FYP demonstration of document parsing of booking documents
Extract text from documents or images
Extract named entities from text
OCR that extract text from image of hindi and english
Find relevant text chunks from documents based on a query
Find relevant passages in documents using semantic search
RAG with multiple types of loaders like text, pdf and web
Find information using text queries
Upload images for accurate English / Latin OCR
Extract text from PDF files
Extract text from images with OCR
Extract PDFs and chat to get insights
Visual RAG Tool
Donut-booking-gradio is a tool designed to extract text from scanned booking documents. It is built as a proof-of-concept for a Final Year Project (FYP) focusing on document parsing and text extraction. The application leverages AI technology to analyze and extract readable text from scanned or image-based booking documents, making it easier to work with digital data.

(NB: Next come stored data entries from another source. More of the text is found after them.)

This design comes from an exercise in tuning for a short achievable clock period and few clock cycles on the open sky130 flow, not from production work. No run shown here included a check of the RTL's function; only the layout flow was run. Power and IR drop assume default switching activity.

File: flow/design.v
`timescale 1ns/1ps
module ksPG #(parameter int W = 32, parameter bit INVB = 0) (
    input  logic [W-1:0] a,
    input  logic [W-1:0] b,
    input  logic         cin,
    output logic [W-1:0] g,
    output logic [W-1:0] p,
    output logic [W-1:0] x
);
    logic [W-1:0] bb;
    assign bb = INVB ? ~b : b;
    assign x  = a ^ bb;
    assign p  = x;
    always_comb begin
        g    = a & bb;
        g[0] = (a[0] & bb[0]) | (x[0] & cin);    
    end
endmodule
module ksLevel #(parameter int W = 32, parameter int D = 1) (
    input  logic [W-1:0] gi,
    input  logic [W-1:0] pi,
    output logic [W-1:0] go,
    output logic [W-1:0] po
);
    always_comb begin
        for (int i = 0; i < W; i++) begin
            if (i >= D) begin
                go[i] = gi[i] | (pi[i] & gi[i-D]);
                po[i] = pi[i] & pi[i-D];
            end else begin
                go[i] = gi[i];
                po[i] = pi[i];
            end
        end
    end
endmodule
module ksSum #(parameter int W = 32) (
    input  logic [W-1:0] x,
    input  logic [W-1:0] c,      
    input  logic         cin,
    output logic [W-1:0] s,
    output logic         cout
);
    assign s    = x ^ {c[W-2:0], cin};
    assign cout = c[W-1];
endmodule
module ksAdd #(parameter int W = 32, parameter bit INVB = 0) (
    input  logic [W-1:0] a,
    input  logic [W-1:0] b,
    input  logic         cin,
    output logic [W-1:0] s,
    output logic         cout
);
    localparam int L = (W <= 1) ? 1 : $clog2(W);
    logic [W-1:0] g [L+1];
    logic [W-1:0] p [L+1];
    logic [W-1:0] x;
    ksPG #(.W(W), .INVB(INVB)) pg (.a(a), .b(b), .cin(cin), .g(g[0]), .p(p[0]), .x(x));
    for (genvar l = 0; l < L; l++) begin : lv
        ksLevel #(.W(W), .D(1 << l)) lvl (.gi(g[l]), .pi(p[l]), .go(g[l+1]), .po(p[l+1]));
    end
    ksSum #(.W(W)) sm (.x(x), .c(g[L]), .cin(cin), .s(s), .cout(cout));
endmodule
`timescale 1ns/1ps
module add9 (
    input  logic [8:0] a,
    input  logic [8:0] b,
    output logic [9:0] s
);
    ksAdd #(.W(9), .INVB(1'b0)) add (.a(a), .b(b), .cin(1'b0), .s(s[8:0]), .cout(s[9]));
endmodule
module fetchIncDec (
    input  logic [22:0] hi,
    output logic [22:0] hiP,
    output logic [22:0] hiM
);
    assign hiP = hi + 23'd1;
    assign hiM = hi - 23'd1;
endmodule
module fetchSel (
    input  logic [31:0] instr,
    input  logic [31:0] pc,
    input  logic [31:0] pc4,
    input  logic [22:0] hiP,
    input  logic [22:0] hiM,
    input  logic [9:0]  sumB,
    input  logic [9:0]  sumJ,
    input  logic        ovSel,
    input  logic [31:0] ovPc,
    output logic        take,
    output logic [31:0] pcNext
);
    logic        isJal, isBr, jalNear, bback;
    logic [22:0] hiJ, hiB;
    assign isJal   = (instr[6:0] == 7'b1101111);
    assign isBr    = (instr[6:0] == 7'b1100011);
    assign jalNear = isJal && (instr[19:12] == {8{instr[31]}}) &&
                     (instr[30:28] == {3{instr[31]}}) && (instr[20] == instr[31]);
    assign bback   = isBr && instr[31] && instr[7] && (instr[30:28] == 3'b111);
    assign take    = jalNear || bback;
    always_comb begin
        case ({instr[31], sumJ[9]})
            2'b01:   hiJ = hiP;
            2'b10:   hiJ = hiM;
            default: hiJ = pc[31:9];
        endcase
    end
    assign hiB = sumB[9] ? pc[31:9] : hiM;    
    assign pcNext = ovSel ? ovPc : jalNear ? {hiJ, sumJ[8:0]} : bback ? {hiB, sumB[8:0]} : pc4;
endmodule
`timescale 1ns/1ps
module wrDec (
    input  logic        en,
    input  logic [4:0]  rd,
    output logic [31:0] hot
);
    always_comb begin
        hot = '0;
        hot[rd] = en;
    end
endmodule
module rfRead (
    input  logic [1023:0] regs,
    input  logic [31:0]   valid,
    input  logic [4:0]    rs,
    input  logic          wbEn,
    input  logic [4:0]    wbRd,
    input  logic [31:0]   wbData,
    output logic [31:0]   val
);
    always_comb begin
        if (wbEn && (wbRd == rs))  val = wbData;
        else if (valid[rs])        val = regs[32*rs +: 32];
        else                       val = '0;
    end
endmodule
`timescale 1ns/1ps
module farTgt (
    input  logic [31:0] pc,
    input  logic [31:0] instr,
    output logic [31:0] tgt,
    output logic [31:0] tgtB
);
    logic [31:0] immJ, immB, tJ, tB;
    assign immJ = {{11{instr[31]}}, instr[31], instr[19:12], instr[20], instr[30:21], 1'b0};
    assign immB = {{19{instr[31]}}, instr[31], instr[7], instr[30:25], instr[11:8], 1'b0};
    assign tJ   = pc + immJ;
    assign tB   = pc + immB;
    assign tgt  = (instr[6:0] == 7'b1101111) ? tJ : tB;
    assign tgtB = tB;
endmodule
module jalrFuse (
    input  logic [31:0] base,
    input  logic [31:0] instr,
    output logic [31:0] tgt
);
    logic [31:0] s;
    logic        co;
    ksAdd #(.W(32), .INVB(1'b0)) add (.a(base), .b({{20{instr[31]}}, instr[31:20]}), .cin(1'b0), .s(s), .cout(co));
    assign tgt = {s[31:1], 1'b0};
endmodule
`timescale 1ns/1ps
module aluE (
    input  logic [31:0] opA,
    input  logic [31:0] opB,
    input  logic [31:0] constE,
    input  logic [31:0] shData,
    input  logic [4:0]  shAmt,
    input  logic        sAdd, sSub, sSll, sSlt, sSltu, sXor, sSrl, sSra, sOr, sAnd, sConst,
    input  logic [2:0]  f3,
    output logic [31:0] res,
    output logic [31:0] sum,
    output logic        taken
);
    logic [31:0] diff, sll, srl, sra;
    logic        eq, lt, ltu, coSum, coDiff;
    ksAdd #(.W(32), .INVB(1'b0)) addS (.a(opA), .b(opB), .cin(1'b0), .s(sum), .cout(coSum));
    ksAdd #(.W(32), .INVB(1'b1)) addD (.a(opA), .b(opB), .cin(1'b1), .s(diff), .cout(coDiff));
    assign sll  = shData << shAmt;
    assign srl  = shData >> shAmt;
    assign sra  = $signed(shData) >>> shAmt;
    assign eq   = (opA == opB);
    assign ltu  = !coDiff;                                    
    assign lt   = (opA[31] != opB[31]) ? opA[31] : diff[31];
    assign res = ({32{sAdd}}   & sum)
               | ({32{sSub}}   & diff)
               | ({32{sSll}}   & sll)
               | ({32{sSlt}}   & {31'b0, lt})
               | ({32{sSltu}}  & {31'b0, ltu})
               | ({32{sXor}}   & (opA ^ opB))
               | ({32{sSrl}}   & srl)
               | ({32{sSra}}   & sra)
               | ({32{sOr}}    & (opA | opB))
               | ({32{sAnd}}   & (opA & opB))
               | ({32{sConst}} & constE);
    always_comb begin
        case (f3)
            3'b000:  taken = eq;
            3'b001:  taken = !eq;
            3'b100:  taken = lt;
            3'b101:  taken = !lt;
            3'b110:  taken = ltu;
            default: taken = !ltu;
        endcase
    end
endmodule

• Live Interface: Provides a real-time interface for uploading and processing documents.
• Multi-Page Support: Capable of handling documents with multiple pages or scanned images.
• Text Extraction: Accurately extracts text from scanned booking documents using AI.
• Customizable Settings: Allows users to adjust settings for better extraction accuracy.
• Export Options: Enables users to export extracted text for further use.
• User-Friendly Design: Designed with a simple and intuitive user interface.
• Cross-Platform Compatibility: Works seamlessly across different operating systems.
1. What file formats does donut-booking-gradio support?
Donut-booking-gradio supports common image formats like JPG, PNG, and PDF.
2. How accurate is the text extraction?
The accuracy depends on the quality of the scanned document. Clear images yield better results, while blurry or distorted scans may reduce accuracy.
3. Can I process multiple pages at once?
Yes, the application supports multi-page documents, allowing you to process and extract text from all pages simultaneously.